Subventions et des contributions :

Titre :
Deduplication-aware Systems for Cost-efficient Cloud Storage
Numéro de l’entente :
DGDND
Valeur d'entente :
120 000,00 $
Date d'entente :
10 janv. 2018 -
Organisation :
Conseil de recherches en sciences naturelles et en génie du Canada
Location :
Québec, Autre, CA
Numéro de référence :
GC-2017-Q4-01091
Type d'entente :
subvention
Type de rapport :
Subventions et des contributions
Informations supplémentaires :

Subvention ou bourse octroyée s'appliquant à plus d'un exercice financier (2017-2018 à 2020-2021).
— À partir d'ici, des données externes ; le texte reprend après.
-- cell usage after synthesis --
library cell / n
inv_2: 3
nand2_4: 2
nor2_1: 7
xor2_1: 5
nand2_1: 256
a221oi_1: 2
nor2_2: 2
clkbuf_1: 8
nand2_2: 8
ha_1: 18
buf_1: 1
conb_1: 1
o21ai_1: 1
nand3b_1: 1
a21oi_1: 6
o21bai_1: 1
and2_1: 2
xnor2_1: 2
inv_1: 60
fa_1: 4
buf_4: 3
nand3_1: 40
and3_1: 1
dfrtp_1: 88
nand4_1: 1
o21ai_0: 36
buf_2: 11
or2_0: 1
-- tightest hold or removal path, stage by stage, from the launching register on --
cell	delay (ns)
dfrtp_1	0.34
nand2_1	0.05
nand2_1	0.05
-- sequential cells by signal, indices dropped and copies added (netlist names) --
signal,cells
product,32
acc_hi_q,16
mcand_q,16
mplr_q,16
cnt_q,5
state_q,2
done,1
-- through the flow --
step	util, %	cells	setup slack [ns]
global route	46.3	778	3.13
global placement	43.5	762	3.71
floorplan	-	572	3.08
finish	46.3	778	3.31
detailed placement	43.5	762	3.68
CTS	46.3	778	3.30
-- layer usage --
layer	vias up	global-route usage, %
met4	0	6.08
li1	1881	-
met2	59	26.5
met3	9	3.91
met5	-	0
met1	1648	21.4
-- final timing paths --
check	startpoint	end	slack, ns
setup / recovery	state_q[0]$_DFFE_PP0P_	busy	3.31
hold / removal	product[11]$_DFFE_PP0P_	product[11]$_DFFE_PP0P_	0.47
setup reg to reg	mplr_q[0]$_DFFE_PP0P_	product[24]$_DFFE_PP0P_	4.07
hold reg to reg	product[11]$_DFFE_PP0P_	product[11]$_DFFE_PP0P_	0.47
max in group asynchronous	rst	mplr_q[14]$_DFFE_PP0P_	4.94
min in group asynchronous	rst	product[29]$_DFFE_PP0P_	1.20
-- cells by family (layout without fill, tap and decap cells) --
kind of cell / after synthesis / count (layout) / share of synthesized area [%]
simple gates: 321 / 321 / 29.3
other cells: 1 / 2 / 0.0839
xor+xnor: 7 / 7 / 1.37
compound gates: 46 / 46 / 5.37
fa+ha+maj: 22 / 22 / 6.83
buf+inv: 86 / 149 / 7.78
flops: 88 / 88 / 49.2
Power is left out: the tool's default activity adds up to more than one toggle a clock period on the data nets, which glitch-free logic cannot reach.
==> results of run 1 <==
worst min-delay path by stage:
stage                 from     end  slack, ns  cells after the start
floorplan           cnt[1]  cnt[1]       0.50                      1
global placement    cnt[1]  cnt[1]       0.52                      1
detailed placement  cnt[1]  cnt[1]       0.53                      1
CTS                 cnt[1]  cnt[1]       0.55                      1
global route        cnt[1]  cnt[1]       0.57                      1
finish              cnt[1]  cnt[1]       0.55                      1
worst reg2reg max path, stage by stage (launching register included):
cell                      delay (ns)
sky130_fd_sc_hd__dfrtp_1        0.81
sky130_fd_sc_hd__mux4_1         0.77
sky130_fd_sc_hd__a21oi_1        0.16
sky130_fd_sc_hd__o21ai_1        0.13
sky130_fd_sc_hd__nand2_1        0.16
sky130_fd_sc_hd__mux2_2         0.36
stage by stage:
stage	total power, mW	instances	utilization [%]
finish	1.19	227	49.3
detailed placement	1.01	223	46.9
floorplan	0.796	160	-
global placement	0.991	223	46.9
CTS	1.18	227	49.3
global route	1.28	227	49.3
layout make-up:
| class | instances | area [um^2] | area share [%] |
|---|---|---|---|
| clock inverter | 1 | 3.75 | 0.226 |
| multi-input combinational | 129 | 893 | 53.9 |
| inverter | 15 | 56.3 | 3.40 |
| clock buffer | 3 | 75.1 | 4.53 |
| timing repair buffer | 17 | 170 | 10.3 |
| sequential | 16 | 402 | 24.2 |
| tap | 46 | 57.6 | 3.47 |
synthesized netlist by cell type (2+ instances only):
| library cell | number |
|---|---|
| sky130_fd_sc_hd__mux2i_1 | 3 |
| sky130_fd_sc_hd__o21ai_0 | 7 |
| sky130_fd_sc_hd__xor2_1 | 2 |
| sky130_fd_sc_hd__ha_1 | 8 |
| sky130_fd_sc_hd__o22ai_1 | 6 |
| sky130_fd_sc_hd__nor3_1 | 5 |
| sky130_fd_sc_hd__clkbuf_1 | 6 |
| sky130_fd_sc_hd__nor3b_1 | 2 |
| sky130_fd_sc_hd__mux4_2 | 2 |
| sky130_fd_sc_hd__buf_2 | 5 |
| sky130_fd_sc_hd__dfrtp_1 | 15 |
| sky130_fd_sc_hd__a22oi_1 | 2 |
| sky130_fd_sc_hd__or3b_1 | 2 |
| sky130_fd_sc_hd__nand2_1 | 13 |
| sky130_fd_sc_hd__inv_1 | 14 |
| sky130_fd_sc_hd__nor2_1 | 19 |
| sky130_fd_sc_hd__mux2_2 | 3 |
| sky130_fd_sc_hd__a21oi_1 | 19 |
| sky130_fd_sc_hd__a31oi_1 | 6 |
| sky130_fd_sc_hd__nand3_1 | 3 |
**config.mk**
```make
export PLATFORM = sky130hd
export DESIGN_NAME = alu_arbiter
export DESIGN_NICKNAME = d
export VERILOG_FILES = /design/src/rtl/alu_arb_pkg.sv /design/src/rtl/alu_rr_arbiter2.sv /design/src/rtl/alu_arbiter.sv
export SDC_FILE = /design/constraint.sdc
export NUM_CORES = 1
export LEC_CHECK = 0
export ABC_AREA = 1
export CAP_MARGIN = 40
export CORE_MARGIN = 2
export CORE_UTILIZATION = 35
export CTS_BUF_LIST = sky130_fd_sc_hd__clkbuf_4
export CTS_CLUSTER_DIAMETER = 30
export DETAILED_ROUTE_END_ITERATION = 8
export PLACE_DENSITY = 0.77
export SLEW_MARGIN = 15
export SYNTH_ARGS = -nofsm -noshare
export SYNTH_HDL_FRONTEND = slang
export SYNTH_HIERARCHICAL = 1
export SYNTH_SLANG_ARGS = --single-unit
```
**constraint.sdc**
```tcl
create_clock -name clk -period 1.39 [get_ports clk]
set_clock_uncertainty 0.1 [all_clocks]
set_input_delay 0.278 -clock clk [delete_from_list [all_inputs] [get_ports clk]]
set_output_delay 0.278 -clock clk [all_outputs]
set_load 0.01 [all_outputs]
```
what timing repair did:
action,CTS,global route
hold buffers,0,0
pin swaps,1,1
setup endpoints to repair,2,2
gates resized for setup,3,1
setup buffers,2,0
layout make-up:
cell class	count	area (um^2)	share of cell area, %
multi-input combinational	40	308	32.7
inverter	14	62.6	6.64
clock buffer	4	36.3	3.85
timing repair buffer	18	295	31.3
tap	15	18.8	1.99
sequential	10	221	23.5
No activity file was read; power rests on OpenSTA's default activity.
Nom légal du bénéficiaire :
Liu, Xue (Université McGill)
Programme :
Supplément aux subventions à la découverte MDN-CRSNG
But du programme :

Cloud storage systems serve as an important infrastructure for emerging applications including Big Data Analytics and Internet of Things (IoT). A key challenge is how to handle a massive amount of data in real-time in a cost-efficient way. Explosive growth in the volume and complexity of data exacerbates this challenge. Further, many cloud computing systems are networked and distributed, thus making storage system management more complex and costly due to the limited bandwidth. Data deduplication is an efficient data reduction approach that not only reduces storage space by eliminating duplicate data but also minimizes the transmission of redundant data even in low-bandwidth environments. However, conventional deduplication schemes suffer from high computation complexity in chunking and large storage overhead for storing block indices, thus failing to offer real-time and cost-efficient storage services. This research program aims to address the most important challenges facing the performance optimization of cloud storage systems targeting big data applications. We will conduct innovative research to overcome the current limitations of deduplication-based methodologies. To this end, we will investigate adaptive multi-granularity deduplication schemes to significantly reduce the amounts of data to be processed and improve the overall system performance. We plan to propose a new methodology in deduplication granularities to meet the needs of handling different data scales. Implementation techniques, including locality-aware hashing, deduplication, and compression synergization and pipeline scheduling, will be investigated, evaluated, and validated in real cloud storage platform.